▶ _Work to complete_
Below are entries; write every one of them out again exactly.

BEGIN Given data

[src/hw/rtl/nv12c_pkg.sv]
// ============================================================================
// nv12c_pkg: shared types and constants for the NV12 to RGB converter
// Holds the item structs, register indexes and the rational coefficient set
// from which the fixed-point coefficients are derived at elaboration.
// ============================================================================
package nv12c_pkg;

    localparam int COEF_FRAC_BITS_DEF = 16;

    // configuration register indexes
    localparam int CFG_IDX_W = 2;
    localparam logic [CFG_IDX_W-1:0] CFG_MATRIX = 2'd0;
    localparam logic [CFG_IDX_W-1:0] CFG_RANGE  = 2'd1;
    localparam logic [CFG_IDX_W-1:0] CFG_ORDER  = 2'd2;

    // coefficient slot within one (matrix, range) group
    localparam logic [1:0] K_RED   = 2'd0;
    localparam logic [1:0] K_GB    = 2'd1;
    localparam logic [1:0] K_GR    = 2'd2;
    localparam logic [1:0] K_BLUE  = 2'd3;

    // table index is {matrix, range, slot}; range 0 is limited
    localparam int NUM_COEF = 16;
    localparam longint unsigned COEF_NUM [NUM_COEF] = '{
        64'd357510,    64'd51512040,    64'd106895490,   64'd451860,
        64'd1402,      64'd202008,      64'd419198,      64'd1772,
        64'd4015740,   64'd3416345160,  64'd8537463240,  64'd4731780,
        64'd15748,     64'd13397432,    64'd33480248,    64'd18556
    };
    localparam longint unsigned COEF_DEN [NUM_COEF] = '{
        64'd224000,    64'd131488000,   64'd131488000,   64'd224000,
        64'd1000,      64'd587000,      64'd587000,      64'd1000,
        64'd2240000,   64'd16020480000, 64'd16020480000, 64'd2240000,
        64'd10000,     64'd71520000,    64'd71520000,    64'd10000
    };

    // limited-range luma gain 255/219
    localparam longint unsigned KY_NUM = 64'd255;
    localparam longint unsigned KY_DEN = 64'd219;

    typedef struct packed {
        logic [7:0] luma_left;
        logic [7:0] luma_right;
        logic [7:0] chroma_blue;
        logic [7:0] chroma_red;
    } t_pix_in;

    typedef struct packed {
        logic [7:0] left_first;
        logic [7:0] left_second;
        logic [7:0] left_third;
        logic [7:0] right_first;
        logic [7:0] right_second;
        logic [7:0] right_third;
    } t_pix_out;

    typedef struct packed {
        logic [7:0] red;
        logic [7:0] green;
        logic [7:0] blue;
    } t_rgb;

endpackage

END Given data

▶ _Solution for this problem_
[src/hw/rtl/nv12c_pkg.sv]
// ============================================================================
// nv12c_pkg: shared types and constants for the NV12 to RGB converter
// Holds the item structs, register indexes and the rational coefficient set
// from which the fixed-point coefficients are derived at elaboration.
// ============================================================================
package nv12c_pkg;

    localparam int COEF_FRAC_BITS_DEF = 16;

    // configuration register indexes
    localparam int CFG_IDX_W = 2;
    localparam logic [CFG_IDX_W-1:0] CFG_MATRIX = 2'd0;
    localparam logic [CFG_IDX_W-1:0] CFG_RANGE  = 2'd1;
    localparam logic [CFG_IDX_W-1:0] CFG_ORDER  = 2'd2;

    // coefficient slot within one (matrix, range) group
    localparam logic [1:0] K_RED   = 2'd0;
    localparam logic [1:0] K_GB    = 2'd1;
    localparam logic [1:0] K_GR    = 2'd2;
    localparam logic [1:0] K_BLUE  = 2'd3;

    // table index is {matrix, range, slot}; range 0 is limited
    localparam int NUM_COEF = 16;
    localparam longint unsigned COEF_NUM [NUM_COEF] = '{
        64'd357510,    64'd51512040,    64'd106895490,   64'd451860,
        64'd1402,      64'd202008,      64'd419198,      64'd1772,
        64'd4015740,   64'd3416345160,  64'd8537463240,  64'd4731780,
        64'd15748,     64'd13397432,    64'd33480248,    64'd18556
    };
    localparam longint unsigned COEF_DEN [NUM_COEF] = '{
        64'd224000,    64'd131488000,   64'd131488000,   64'd224000,
        64'd1000,      64'd587000,      64'd587000,      64'd1000,
        64'd2240000,   64'd16020480000, 64'd16020480000, 64'd2240000,
        64'd10000,     64'd71520000,    64'd71520000,    64'd10000
    };

    // limited-range luma gain 255/219
    localparam longint unsigned KY_NUM = 64'd255;
    localparam longint unsigned KY_DEN = 64'd219;

    typedef struct packed {
        logic [7:0] luma_left;
        logic [7:0] luma_right;
        logic [7:0] chroma_blue;
        logic [7:0] chroma_red;
    } t_pix_in;

    typedef struct packed {
        logic [7:0] left_first;
        logic [7:0] left_second;
        logic [7:0] left_third;
        logic [7:0] right_first;
        logic [7:0] right_second;
        logic [7:0] right_third;
    } t_pix_out;

    typedef struct packed {
        logic [7:0] red;
        logic [7:0] green;
        logic [7:0] blue;
    } t_rgb;

endpackage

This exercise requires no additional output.